# taz.de -- BDSM und politische Verantwortung: Sex ist politisch
       
       > Auch die BDSM-Community muss ihre Symbolik kritisch betrachten. Begriffe
       > wie „Sklave“ oder „Fotze“ sollten nicht allen zur Verfügung stehen.
       
 (IMG) Bild: Diese Darstellung von 1791 romantisiert Sklaverei. Und was tut das Spiel „Sklave und Master“?
       
       Queere Bewegungen und queere Theorie sind darauf ausgelegt, das Begehren zu
       befreien. Sie gehen in der Regel davon aus, dass Begehren an sich
       unschuldig ist und nur Handeln bewertet werden kann. Heißt, ich darf geil
       finden, was ich möchte, ich darf aber bei der Suche nach Befriedigung nicht
       schaden, ausbeuten, verletzen, diskriminieren.
       
       Das kinky Spiel kann da leider in die politische Bredouille kommen, das
       habe ich [1][in der letzten Folge schon am Beispiel Gender gezeigt]. Wenn
       ich mich frauenverachtender Worte und Symbole bediene, um zu demütigen,
       dann bin ich frauenverachtend, auch wenn es konsensuell abläuft und beide
       Spaß haben.
       
       Und das betrifft übrigens nicht nur das Geschlechterverhältnis, sondern
       etwa auch den kolonialen Rassismus, der in dem Begriff „Sklave/Sklavin“
       steckt. Und es betrifft schwulen/queeren Selbsthass, der häufig in
       Rollenspielen reproduziert wird.
       
       Nur damit wir uns nicht missverstehen, ich referiere hier nicht vom hohen
       moralischen Ross aus.
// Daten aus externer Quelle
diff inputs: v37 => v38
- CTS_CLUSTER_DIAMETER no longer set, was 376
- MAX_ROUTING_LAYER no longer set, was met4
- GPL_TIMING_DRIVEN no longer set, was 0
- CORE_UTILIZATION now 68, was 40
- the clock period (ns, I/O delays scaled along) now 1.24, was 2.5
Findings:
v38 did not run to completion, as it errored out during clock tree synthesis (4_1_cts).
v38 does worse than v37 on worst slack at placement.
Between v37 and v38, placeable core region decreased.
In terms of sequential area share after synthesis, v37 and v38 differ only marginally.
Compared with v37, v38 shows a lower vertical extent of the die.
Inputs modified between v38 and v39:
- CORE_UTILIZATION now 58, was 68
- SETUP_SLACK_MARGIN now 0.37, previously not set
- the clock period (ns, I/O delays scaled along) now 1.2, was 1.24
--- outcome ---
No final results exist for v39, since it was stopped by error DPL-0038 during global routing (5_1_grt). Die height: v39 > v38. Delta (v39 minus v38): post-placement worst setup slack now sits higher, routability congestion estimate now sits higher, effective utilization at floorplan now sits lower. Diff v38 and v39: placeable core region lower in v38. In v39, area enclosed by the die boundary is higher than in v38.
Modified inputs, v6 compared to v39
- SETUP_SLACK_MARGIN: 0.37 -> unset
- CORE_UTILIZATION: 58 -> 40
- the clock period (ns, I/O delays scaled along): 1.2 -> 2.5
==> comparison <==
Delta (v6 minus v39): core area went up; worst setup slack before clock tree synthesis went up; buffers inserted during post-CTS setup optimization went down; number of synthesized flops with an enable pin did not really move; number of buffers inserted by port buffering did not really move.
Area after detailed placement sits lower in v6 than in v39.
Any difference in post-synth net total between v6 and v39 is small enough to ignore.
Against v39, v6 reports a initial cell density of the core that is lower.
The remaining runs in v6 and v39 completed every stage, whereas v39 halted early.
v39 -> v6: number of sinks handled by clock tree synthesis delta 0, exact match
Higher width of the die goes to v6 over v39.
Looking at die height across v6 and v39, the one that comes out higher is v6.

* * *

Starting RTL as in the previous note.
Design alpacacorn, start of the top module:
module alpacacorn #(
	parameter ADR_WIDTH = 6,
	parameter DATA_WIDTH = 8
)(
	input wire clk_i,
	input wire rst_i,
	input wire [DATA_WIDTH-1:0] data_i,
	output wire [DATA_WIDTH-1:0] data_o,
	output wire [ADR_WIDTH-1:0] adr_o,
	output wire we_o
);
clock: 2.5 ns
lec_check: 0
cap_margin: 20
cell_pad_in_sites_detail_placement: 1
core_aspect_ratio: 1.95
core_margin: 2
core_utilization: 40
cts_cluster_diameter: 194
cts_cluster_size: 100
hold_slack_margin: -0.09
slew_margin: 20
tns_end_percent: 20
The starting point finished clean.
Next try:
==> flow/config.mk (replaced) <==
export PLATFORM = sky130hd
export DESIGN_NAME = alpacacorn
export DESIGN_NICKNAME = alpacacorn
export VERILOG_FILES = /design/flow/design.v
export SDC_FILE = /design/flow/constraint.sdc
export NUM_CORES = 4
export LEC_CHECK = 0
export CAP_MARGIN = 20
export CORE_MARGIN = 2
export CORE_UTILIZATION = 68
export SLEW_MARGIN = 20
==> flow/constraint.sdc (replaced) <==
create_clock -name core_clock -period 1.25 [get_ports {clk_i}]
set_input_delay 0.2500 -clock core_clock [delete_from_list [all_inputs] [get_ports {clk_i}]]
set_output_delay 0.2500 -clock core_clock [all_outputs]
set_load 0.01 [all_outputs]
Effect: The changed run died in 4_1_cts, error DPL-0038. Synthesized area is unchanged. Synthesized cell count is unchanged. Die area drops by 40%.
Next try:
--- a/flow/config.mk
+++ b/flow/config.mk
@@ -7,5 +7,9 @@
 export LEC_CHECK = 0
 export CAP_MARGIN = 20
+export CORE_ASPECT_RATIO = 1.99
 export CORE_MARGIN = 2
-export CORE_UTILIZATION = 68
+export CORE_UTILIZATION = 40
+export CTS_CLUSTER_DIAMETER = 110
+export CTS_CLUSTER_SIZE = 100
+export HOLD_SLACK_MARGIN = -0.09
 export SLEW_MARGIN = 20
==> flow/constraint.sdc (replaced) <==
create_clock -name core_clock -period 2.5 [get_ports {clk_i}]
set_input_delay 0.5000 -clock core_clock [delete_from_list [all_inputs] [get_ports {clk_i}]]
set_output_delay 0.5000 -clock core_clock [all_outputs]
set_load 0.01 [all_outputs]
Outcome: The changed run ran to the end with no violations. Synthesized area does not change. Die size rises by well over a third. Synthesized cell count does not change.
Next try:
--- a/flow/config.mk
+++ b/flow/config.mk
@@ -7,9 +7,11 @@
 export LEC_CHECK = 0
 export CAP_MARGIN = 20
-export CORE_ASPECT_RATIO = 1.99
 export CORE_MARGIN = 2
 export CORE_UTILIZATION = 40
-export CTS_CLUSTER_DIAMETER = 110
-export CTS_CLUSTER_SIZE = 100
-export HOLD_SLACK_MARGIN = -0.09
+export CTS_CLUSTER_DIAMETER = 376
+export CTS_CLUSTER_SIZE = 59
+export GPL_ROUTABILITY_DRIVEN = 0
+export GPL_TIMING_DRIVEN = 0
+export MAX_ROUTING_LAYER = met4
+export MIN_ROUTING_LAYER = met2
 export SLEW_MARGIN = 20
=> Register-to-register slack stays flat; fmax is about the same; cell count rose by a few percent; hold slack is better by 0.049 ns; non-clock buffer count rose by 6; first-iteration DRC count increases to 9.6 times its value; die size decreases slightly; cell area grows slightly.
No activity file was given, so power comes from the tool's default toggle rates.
== build 12 ==
==> flow/design.v <==
module cpu_design (reset, clock, write_read, M_address, M_data_in, M_data_out,overflow,status);
input reset,clock;
input[7:0] M_data_in;
output reg write_read,overflow;
output reg [7:0] M_data_out;
output reg[11:0] M_address;
reg[15:0] IR;
reg[7:0] MDR;
reg[11:0] MAR,PC;
reg [7:0]R0;
reg [7:0]R1;
reg [7:0]R2;
reg [7:0]R3;
reg [7:0]A;
reg [8:0]F;
output reg[2:0] status;
parameter idle=4'b0000, load=4'b0001, move=4'b0010, add=4'b0011, sub=4'b0100, AND=4'b0101;
parameter OR=4'b0110, XOR=4'b0111, shrp=4'b1000, shlp=4'b1001, swap=4'b1010, jmp=4'b1011;
parameter jz=4'b1100, read=4'b1101, write=4'b1110, stop=4'b1111; 
always@(*)  
begin
	if((reset==1)&&(status==3)&&(IR[15:12]==write)) 
		write_read=1'b1; 
	else
		write_read=1'b0; 
	M_address=MAR;
	M_data_out=MDR;
	overflow=F[8]^F[7];
 end
always @(negedge clock or negedge reset) 
begin
	if(reset==1'b0)
	begin
		MAR<=12'b000000000000;
		status<=3'b000; 
	end
	else  
		case (status)
			3'b000: begin
						status<=3'b001;
						MAR<=PC;
						case(IR[9:8])
							2'b00: A<=R0;
							2'b01: A<=R1;
							2'b10: A<=R2;
							2'b11: A<=R3;
						endcase
					end
			3'b001: begin
						if(IR[15:12]==stop)status<=1;
						else if (IR[15:12]==swap|| (IR[15:12]==jmp)|| IR[15:12]==jz || IR[15:12]==read || IR[15:12]==write) 
							status<=3'b010;
						else
							status<=3'b000;
					end
			3'b010:begin 
						if(IR[15:12]==swap)
							status <= 3'b000;
						else if ((IR[15:12]==jmp)||(IR[15:12]==read)||(IR[15:12]==write))
						begin
							MAR <= IR[11:0];
							status <= 3'b011;
						end
						else if((IR[15:12]==jz)&& (R0[7:0] == 8'b0000_0000)) 
						begin
							MAR <= IR[11:0];
							status <= 3'b011;
						end
						else
						begin
							MAR <= PC;
							status <= 3'b011;
						end
					end
			3'b011:begin
						if((IR[15:12]==write) || (IR[15:12]==read))
						begin
							MAR<=PC;
							status<=3'b100;
						end
						else
							status<=3'b000;
					 end
			3'b100:begin
						status<=3'b000;
					 end
			default:status<=3'b000;
		endcase
end
always@(posedge clock or negedge reset) 
begin
	if(reset==1'b0) 
	begin
		IR<=16'h0000;
		PC<=12'b000000000000;
		MDR<=8'b00000000;
		R0<=8'b00000000;
		R1<=8'b00000000;
		R2<=8'b00000000;
		F=9'b000000000;
		R3<=8'b00000000; 
	end
	else
	begin
		case (status)
			3'b000: begin
						IR[15:8]<=M_data_in;
						IR[7:0]<=8'b00000000; 
						PC<=PC+12'b000000000001; 
					end  
			3'b001: begin  
						case(IR[15:12]) 
							load: R0<={4'b0000,IR[11:8]}; 
							swap:begin
									case(IR[11:10])
										2'b00:begin
													case(IR[9:8])
														2'b00:R0<=R0;
														2'b01:R1<=R0;
														2'b10:R2<=R0;
														2'b11:R3<=R0;
													endcase
												end
										2'b01:begin
													case(IR[9:8])
														2'b00:R0<=R1;
														2'b01:R1<=R1;
														2'b10:R2<=R1;
														2'b11:R3<=R1;
													endcase
												end
										2'b10:begin
													case(IR[9:8])
														2'b00:R0<=R2;
														2'b01:R1<=R2;
														2'b10:R2<=R2;
														2'b11:R3<=R2;
													endcase
												end
										2'b11:begin
													case(IR[9:8])
														2'b00:R0<=R3;
														2'b01:R1<=R3;
														2'b10:R2<=R3;
														2'b11:R3<=R3;
													endcase
												end
									endcase
								  end
							shlp:begin 
									case(IR[11:10]) 
										2'b00:R0<=R0<<1;
										2'b01:R1<=R1<<1;
										2'b10:R2<=R2<<1;
										2'b11:R3<=R3<<1;
									endcase
								  end
							shrp:begin
									case(IR[11:10]) 
										2'b00:R0<=R0>>1;
										2'b01:R1<=R1>>1;
										2'b10:R2<=R2>>1;
										2'b11:R3<=R3>>1;
									endcase
								  end
							add:begin
									case(IR[11:10])
										2'b00:begin
													F=A+R0;
													R0<=F[7:0];
												end
										2'b01:begin
													F=A+R1;
													R1<=F[7:0];
												end
										2'b10:begin
													F=A+R2;
													R2<=F[7:0];
												end
										2'b11:begin
													F=A+R3;
													R3<=F[7:0];
												end
									endcase
								 end
							sub:begin
									case(IR[11:10])
										2'b00:begin
													F=R0-A;
													R0<=F[7:0];
												end
										2'b01:begin
													F=R1-A;
													R1<=F[7:0];
												end
										2'b10:begin
													F=R2-A;
													R2<=F[7:0];
												end
										2'b11:begin
													F=R3-A;
													R3<=F[7:0];
												end
									endcase
								 end
							move:begin
										case(IR[11:10])
											2'b00:R0<=A;
											2'b01:R1<=A;
											2'b10:R2<=A;
											2'b11:R3<=A;
										endcase
								  end
							AND:begin
									case(IR[11:10])
										2'b00:R0=R0 & A;
										2'b01:R1=R1 & A;
										2'b10:R2=R2 & A;
										2'b11:R3=R3 & A;
									endcase
								 end
							OR:begin
									case(IR[11:10])
										2'b00:R0=R0 | A;
										2'b01:R1=R1 | A;
										2'b10:R2=R2 | A;
										2'b11:R3=R3 | A;
									endcase
								end
							XOR:begin
									case(IR[11:10])
										2'b00:R0=R0 ^ A;
										2'b01:R1=R1 ^ A;
										2'b10:R2=R2 ^ A;
										2'b11:R3=R3 ^ A;
									endcase
								 end
							default:;
						endcase
					end 
			3'b010:begin
						case(IR[15:12])
							swap:begin
									case(IR[11:10])
										2'b00:R0<=A;
										2'b01:R1<=A;
										2'b10:R2<=A;
										2'b11:R3<=A;
									endcase
								  end
							read:begin
									IR[7:0]<=M_data_in;
									PC<=PC+12'b000000000001;
								  end
							write:begin
										IR[7:0]<=M_data_in;
										PC<=PC+12'b000000000001;
										MDR<=R0;
									end
							jmp:begin
									IR[7:0]<=M_data_in;
									PC<=PC+12'b000000000001;
								 end
							jz:begin
									IR[7:0]<=M_data_in;
									PC<=PC+12'b000000000001;
								end
						endcase
					 end
			3'b011:begin
						case(IR[15:12])
							jmp:begin
										PC<=IR[11:0];
									end
							jz:begin
									if(R0==8'b00000000)
										PC<=IR[11:0];
								end
							read:begin
									R0<=M_data_in;
								end
							default:;
						endcase
					 end
			3'b100:begin
					 end
			default:; 
		endcase
	end
end 
endmodule
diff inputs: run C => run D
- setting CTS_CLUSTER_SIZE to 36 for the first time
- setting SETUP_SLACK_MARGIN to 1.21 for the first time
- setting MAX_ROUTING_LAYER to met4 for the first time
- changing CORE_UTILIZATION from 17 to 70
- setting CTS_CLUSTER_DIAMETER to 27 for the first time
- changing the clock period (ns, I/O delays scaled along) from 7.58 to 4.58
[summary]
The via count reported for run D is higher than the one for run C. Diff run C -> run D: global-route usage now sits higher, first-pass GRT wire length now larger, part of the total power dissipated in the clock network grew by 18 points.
==> flow/design.v (excerpt) <==
module mipse(
input clk, rst_n,
input [32-1:0] instr,
input [32-1:0] readdata,
output reg [32-1:0] pc, 
output [32-1:0] aluresult,
output [32-1:0] writedata,
output memwrite);
wire [32-1:0] srca, srcb, result;
wire [6-1:0] opcode;
wire [5-1:0] shamt;
wire [6-1:0] func;
wire [5-1:0] rs, rd, rt, writereg;
wire [6-1:0] com;
wire [32-1:0] signimm;
wire [32-1:0] unsignimm;
wire [32-1:0] pcplus4;
wire regwrite;
wire sw_op, beq_op, bne_op, addi_op, lw_op, j_op, jal_op, jr_op, alu_op;
wire ori_op, lui_op;
wire slt_op, slti_op, sltiu_op;
wire zero;
wire addiu_op, sltu_op, bltz_op, bgez_op, blez_op, sll_op, movz_op, movz_en;
assign {opcode, rs, rt, rd, shamt, func} = instr;
assign signimm = {{16{instr[15]}},instr[15:0]};
assign unsignimm = {16'b0,instr[15:0]};
assign sw_op = (opcode == 6'b101011);
assign lw_op = (opcode == 6'b100011);
assign alu_op = (opcode == 6'b000000) & (func[5:3] == 3'b100);
assign addi_op = (opcode == 6'b001000);
assign addiu_op = (opcode == 6'b001001);
assign slti_op = (opcode == 6'b001010);
assign sltiu_op = (opcode == 6'b001011);
assign ori_op = (opcode == 6'b001101);
assign lui_op = (opcode == 6'b001111);
assign beq_op = (opcode == 6'b000100);
assign bne_op = (opcode == 6'b000101);
assign j_op = (opcode == 6'b000010);
assign jal_op = (opcode == 6'b000011);
  ...
Size: ~8600 cells after synthesis, roughly 1100 flip-flops, about 160 I/O pins, roughly 67000 um2 of cells after synthesis.
clock: 5.96 ns
lec_check: 0
abc_area: 1
cap_margin: 20
core_margin: 2
core_utilization: 70
cts_cluster_size: 45
setup_slack_margin: -0.6
slew_margin: 20
run.sh (not shown) runs the stock make flow with config.mk's settings and CLKGATE_MAP_FILE=.
The first run aborted during global routing (5_1_grt).
Rerun with:
--- a/flow/config.mk
+++ b/flow/config.mk
@@ -8 +7,0 @@
-export ABC_AREA = 1
@@ -11,3 +10,3 @@
-export CORE_UTILIZATION = 70
-export CTS_CLUSTER_SIZE = 45
-export SETUP_SLACK_MARGIN = -0.6
+export CORE_UTILIZATION = 68
+export CTS_CLUSTER_SIZE = 51
+export MAX_ROUTING_LAYER = met4
==> flow/constraint.sdc (replaced) <==
create_clock -name core_clock -period 7.21 [get_ports {clk}]
set_input_delay 1.4420 -clock core_clock [delete_from_list [all_inputs] [get_ports {clk}]]
set_output_delay 1.4420 -clock core_clock [all_outputs]
set_load 0.01 [all_outputs]
- The new run aborted during global routing (5_1_grt) with GRT-0116
- synthesized area went down by 8.7%
- die area is lower by 5.9%
- synthesized cell count is lower by 47%
Rerun with:
--- a/flow/config.mk
+++ b/flow/config.mk
@@ -10,3 +10,4 @@
-export CORE_UTILIZATION = 68
-export CTS_CLUSTER_SIZE = 51
-export MAX_ROUTING_LAYER = met4
+export CORE_UTILIZATION = 72
+export CTS_CLUSTER_DIAMETER = 242
+export CTS_CLUSTER_SIZE = 99
+export PLACE_DENSITY = 0.41
@@ -13,0 +15 @@
+export TNS_END_PERCENT = 10
==> flow/constraint.sdc (replaced) <==
create_clock -name core_clock -period 8.02 [get_ports {clk}]
set_input_delay 1.6040 -clock core_clock [delete_from_list [all_inputs] [get_ports {clk}]]
set_output_delay 1.6040 -clock core_clock [all_outputs]
set_load 0.01 [all_outputs]
=> The changed run did not get past global routing (5_1_grt) (GRT-0232); area after synthesis does not change; synthesized cell count does not change; die area goes down by 5.5%.

---

build 79:
Starting RTL as in the previous note.
make LEC_CHECK=0 ABC_AREA=1 CAP_MARGIN=20 CORE_MARGIN=2 CORE_UTILIZATION=72 CTS_CLUSTER_DIAMETER=242 CTS_CLUSTER_SIZE=99 PLACE_DENSITY=0.41 SETUP_SLACK_MARGIN=2.33 SLEW_MARGIN=20 TNS_END_PERCENT=10 finish   # period 8.02 ns
Build 79: GRT-0232 in global routing -> run aborted
--- input diff build 79..build 73 ---
Settings: GPL_ROUTABILITY_DRIVEN newly set to 1; SETUP_SLACK_MARGIN changed from 2.33 to -0.42; CTS_CLUSTER_SIZE removed (was 99); PLACE_DENSITY_LB_ADDON newly set to 0.03; GPL_TIMING_DRIVEN newly set to 1; CAP_MARGIN changed from 20 to 25; CORE_ASPECT_RATIO newly set to 0.71; CTS_CLUSTER_DIAMETER changed from 242 to 360; SLEW_MARGIN changed from 20 to 35; PLACE_DENSITY removed (was 0.41); ABC_AREA changed from 1 to 0; CELL_PAD_IN_SITES_DETAIL_PLACEMENT newly set to 0; CORE_UTILIZATION changed from 72 to 57; TNS_END_PERCENT changed from 10 to 5; the clock period (ns, I/O delays scaled along) changed from 8.02 to 5.57.
Findings:
Sort build 73 and build 79 by area fraction in mux cells, ascending, and build 79 comes first.
Build 73 had finished all stages when the layout checks came back failing, citing negative setup slack.
Number of buffers created by CTS for build 73 is higher than for build 79.
Re adder and majority gate portion of the synthesized area: build 79 was lower than build 73.
Looking at area after synthesis, build 73 sits 8.7% lower than build 79 does.
Going from build 79 to build 73, post-place instance area grew by a few percent.
The number of flops mapped to enable cells by yosys on build 73 is in line with that on build 79.
Relative to build 79, area of the core has gone up in build 73.
Re synthesized-area fraction occupied by and/or/nand/nor cells: build 73 is 18 points down on build 79.
### build 73 -> build 18
Settings: GPL_TIMING_DRIVEN no longer set, was 1; CAP_MARGIN now 20, was 25; HOLD_SLACK_MARGIN now 0.3, previously not set; CTS_CLUSTER_DIAMETER now 356, was 360; ABC_AREA no longer set, was 0; CORE_UTILIZATION now 61, was 57; SLEW_MARGIN now 20, was 35; SETUP_SLACK_MARGIN now 1.59, was -0.42; TNS_END_PERCENT no longer set, was 5; PLACE_DENSITY_LB_ADDON now 0.06, was 0.03; CORE_ASPECT_RATIO no longer set, was 0.71; GPL_ROUTABILITY_DRIVEN no longer set, was 1; CELL_PAD_IN_SITES_DETAIL_PLACEMENT no longer set, was 0; the clock period (ns, I/O delays scaled along) now 5.54, was 5.57.
Notes after the runs:
Build 18 is listed as incomplete: the tool reported an error in global routing and the run ended there. Synthesized cell count: build 18 vs build 73 identical. Summary of build 18 over build 73: cell row count saw an increase, die area shows a reduction of about 6.5%, combined area of all synthesized cells about even, post-CTS setup repair buffer count climbed about 50%, effective utilization at floorplan +4.0 points. Diff build 18..build 73 | number of storage elements in the synthesis netlist | unchanged. Build 73 → build 18: chip height shows an increase of about 15%, number of resized instances in the post-cts repair step shows an increase of 47%, area of the core shows a reduction of about 6.5%. Diff build 18 and build 73: die width higher in build 73.
### build 18 -> build 71
Settings: clearing CTS_CLUSTER_DIAMETER, which used to be 356; clearing HOLD_SLACK_MARGIN, which used to be 0.3; putting CTS_CLUSTER_SIZE at 45 where nothing was set; swapping 1.59 for -0.6 in SETUP_SLACK_MARGIN; putting PLACE_DENSITY at 0.65 where nothing was set; clearing PLACE_DENSITY_LB_ADDON, which used to be 0.06; swapping 61 for 70 in CORE_UTILIZATION; swapping 5.54 for 6.1 in the clock period (ns, I/O delays scaled along).
Findings:
For build 71, the flow was terminated by a tool error in clock tree synthesis and produced no final design.
Synthesized area delta (build 71 -> build 18): insignificant
Min cell total after placement across build 18 and build 71: build 71
From build 18 to build 71 the numbers moved as follows: chip area shrank by 13000 um^2; placed wire-length estimate after detailed placement now sits higher; x dimension of the die moved down; placement row count dropped 8.
Here is what was changed in the inputs of build 82 compared with build 71.
Settings: SETUP_SLACK_MARGIN changed from -0.6 to 1.57; PLACE_DENSITY_LB_ADDON newly set to 0.0; CTS_CLUSTER_SIZE changed from 45 to 54; HOLD_SLACK_MARGIN newly set to 0.29; PLACE_DENSITY removed (was 0.65); CORE_UTILIZATION changed from 70 to 57; TNS_END_PERCENT newly set to 5; the clock period (ns, I/O delays scaled along) changed from 6.1 to 5.54.
--- outcome ---
Build 82: flow complete, layout not clean; failing: negative setup slack
Build 82 vs build 71 — core utilization at floorplan dropped 13 points.
Diff build 71 -> build 82: chip area from the yosys synthesis statistics roughly the same, number of cells after detailed placement increased by about 4.4% relative to the old numbers, width of the chip +11%, pre-CTS setup slack fell 230 ps, xor/xnor cell area share of the yosys netlist barely changed.
Build 82 against build 71; number of placement rows is up by more than 10%.
Build 82 vs build 71: die footprint up by more than 10%
For build 25, these inputs were changed with respect to build 82:
Settings: a deleted PLACE_DENSITY_LB_ADDON that had been 0.0; a deleted CTS_CLUSTER_SIZE that had been 54; a deleted TNS_END_PERCENT that had been 5; a deleted HOLD_SLACK_MARGIN that had been 0.29; a change of CORE_UTILIZATION from 57 to 40; a deleted SETUP_SLACK_MARGIN that had been 1.57; a change of the clock period (ns, I/O delays scaled along) from 5.54 to 10.0.
==> comparison <==
Build 25 reached the final stage; the timing, design-rule and antenna checks on its layout passed. Build 82 → build 25: all-layer global routing usage lower, number of tapcells rose 45%, peak supply drop shows a reduction of about 60%. Build 82 → build 25: total power went down about 50%, proportion of power drawn by flip-flops and latches picked up an extra 1.8 points, critical path depth rose 3. Build 82 → build 25: maximum fanout along the worst path went up; total non-filler cell area in the finished layout went down; worst-case headroom to the max-slew limit went down.
Power and IR drop assume default switching activity.
==> inputs of v2 <==
## rrc_filter
module rrc_filter #(
	parameter WIDTH = 9
)(
	input logic clk,
	input logic rst,
	input logic signed [WIDTH-1:0] filter_in,
	output logic signed [WIDTH-1:0] filter_out
);
export LEC_CHECK = 0
export ABC_AREA = 1
export CAP_MARGIN = 20
export CORE_ASPECT_RATIO = 0.5
export CORE_MARGIN = 2
export CORE_UTILIZATION = 72
export CTS_CLUSTER_DIAMETER = 200
export PLACE_DENSITY_LB_ADDON = 0.18
export SETUP_SLACK_MARGIN = 1.51
export SLEW_MARGIN = 20
create_clock -name core_clock -period 8.07 [get_ports {clk}]
run.sh (not shown) runs the stock make flow with config.mk's settings and CLKGATE_MAP_FILE=.
==> inputs of v24, as changes to v2 <==
CORE_ASPECT_RATIO = 1.16   (was 0.5)
CTS_CLUSTER_DIAMETER = default   (was 200)
CTS_CLUSTER_SIZE = 15   (was default)
PLACE_DENSITY_LB_ADDON = 0.16   (was 0.18)
SETUP_SLACK_MARGIN = 1.65   (was 1.51)
TNS_END_PERCENT = 15   (was default)
==> flow/constraint.sdc (replaced) <==
create_clock -name core_clock -period 5.84 [get_ports {clk}]
set_input_delay 1.1680 -clock core_clock [delete_from_list [all_inputs] [get_ports {clk}]]
set_output_delay 1.1680 -clock core_clock [all_outputs]
set_load 0.01 [all_outputs]
==> inputs of v16, as changes to v2 <==
ABC_AREA = default   (was 1)
CORE_ASPECT_RATIO = default   (was 0.5)
CORE_UTILIZATION = 40   (was 72)
CTS_CLUSTER_DIAMETER = default   (was 200)
PLACE_DENSITY_LB_ADDON = default   (was 0.18)
SETUP_SLACK_MARGIN = default   (was 1.51)
==> flow/constraint.sdc (replaced) <==
create_clock -name core_clock -period 11.6 [get_ports {clk}]
set_input_delay 2.3200 -clock core_clock [delete_from_list [all_inputs] [get_ports {clk}]]
set_output_delay 2.3200 -clock core_clock [all_outputs]
set_load 0.01 [all_outputs]
==> inputs of v9, as changes to v2 <==
CELL_PAD_IN_SITES_GLOBAL_PLACEMENT = 2   (was default)
CORE_ASPECT_RATIO = 0.54   (was 0.5)
CORE_UTILIZATION = 40   (was 72)
CTS_CLUSTER_DIAMETER = default   (was 200)
CTS_CLUSTER_SIZE = 31   (was default)
GPL_ROUTABILITY_DRIVEN = 0   (was default)
MIN_ROUTING_LAYER = met2   (was default)
PLACE_DENSITY_LB_ADDON = default   (was 0.18)
SETUP_SLACK_MARGIN = default   (was 1.51)
==> flow/constraint.sdc (replaced) <==
create_clock -name core_clock -period 10.5 [get_ports {clk}]
set_input_delay 2.1000 -clock core_clock [delete_from_list [all_inputs] [get_ports {clk}]]
set_output_delay 2.1000 -clock core_clock [all_outputs]
set_load 0.01 [all_outputs]
==> notes <==
Between v2 and v24, the lower clock-buffer cell count is in v2 (gap 4). Of v16 and v2, v2 has the higher area after synthesis (gap 1.1%, measured against v2). Via count: v16 < v2 < v24 < v9. The lowest core utilization belongs to v9, the highest to v24. Of v9 and v16, v16 has the higher worst hold slack (gap 1.8 ps). v16 finished clean. v9 passed the timing, design-rule and antenna checks. v24 finished but failed the layout checks on setup timing. v2 finished but fails on setup timing. In v16 the synthesized cell count is smaller than in v2, by 7.0%.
Vor wenigen Tagen noch habe ich einem Sub gesagt,
       dass er „läuft wie ein Mädchen“, weil er mir signalisiert hatte, dass ihn
       das geil macht.
       
       ## Ausgerechnet wir?
       
       Ich verlange auch nicht, dass die Vereinigten Kinky Nationen sofort das
       Wort „Sklav*in“ verbieten. Aber eigentlich gehört es uns nicht. Zumindest
       nicht uns weißen Kinkstern.
       
       Ich will darauf hinaus, dass es zu leicht ist, zu sagen, es handle sich ja
       nur um Spiel, nur um Fantasie – nur um Begehren und dass Begehren
       unschuldig ist. Ich weiß, dass das hart zu verdauen ist, während man gerade
       noch dafür kämpft, dass jedes Begehren erst mal in Ordnung ist.
       
       Und ich weiß, vielen mag es unfair vorkommen, dass ausgerechnet die kinky
       Gemeinde jetzt politisch korrekt sein soll, während die Mitglieder des
       eingetragenen Vereins Missionarsstellung sich millionenfach [2][ihre
       misogynen Gewaltfantasien um 20.15 Uhr im deutschen Fernsehkrimi]
       reinziehen.
       
       Ja, es ist unfair. Aber leider reicht das Argument, dass man es ja nur
       spielt und nicht so meint, nicht aus. Das ist ebenso platt wie das
       alljährliche Karnevalsargument, dass Indianerkostüme niemandem schaden,
       weil die Kinderchen es ja „nicht so meinen“.
       
       ## Sex ist politisch
       
       Reality-Flash: Wir sind alle verantwortlich für die Symbolik, die wir
       erzeugen. Und BDSM ist kein Feiertag von der Politik. Queer heißt, dass Sex
       politisch ist, im Guten wie im Schlechten.
       
       Liebe BDSM-Freund*innen, es macht mich froh, [3][dass ich mich in unserer
       Welt respektvoll „Fotze“ nennen lassen kann], und es macht mich auch
       traurig. Ich verstehe, dass es eine Form der Bearbeitung von etwas ist, das
       größer ist als wir. Aber ich wünsche mir auch, dass es nicht ewig so
       bleibt.
       
       Und ja, vielleicht möchte ich auch, dass wir das Wort „Sklave“ loswerden.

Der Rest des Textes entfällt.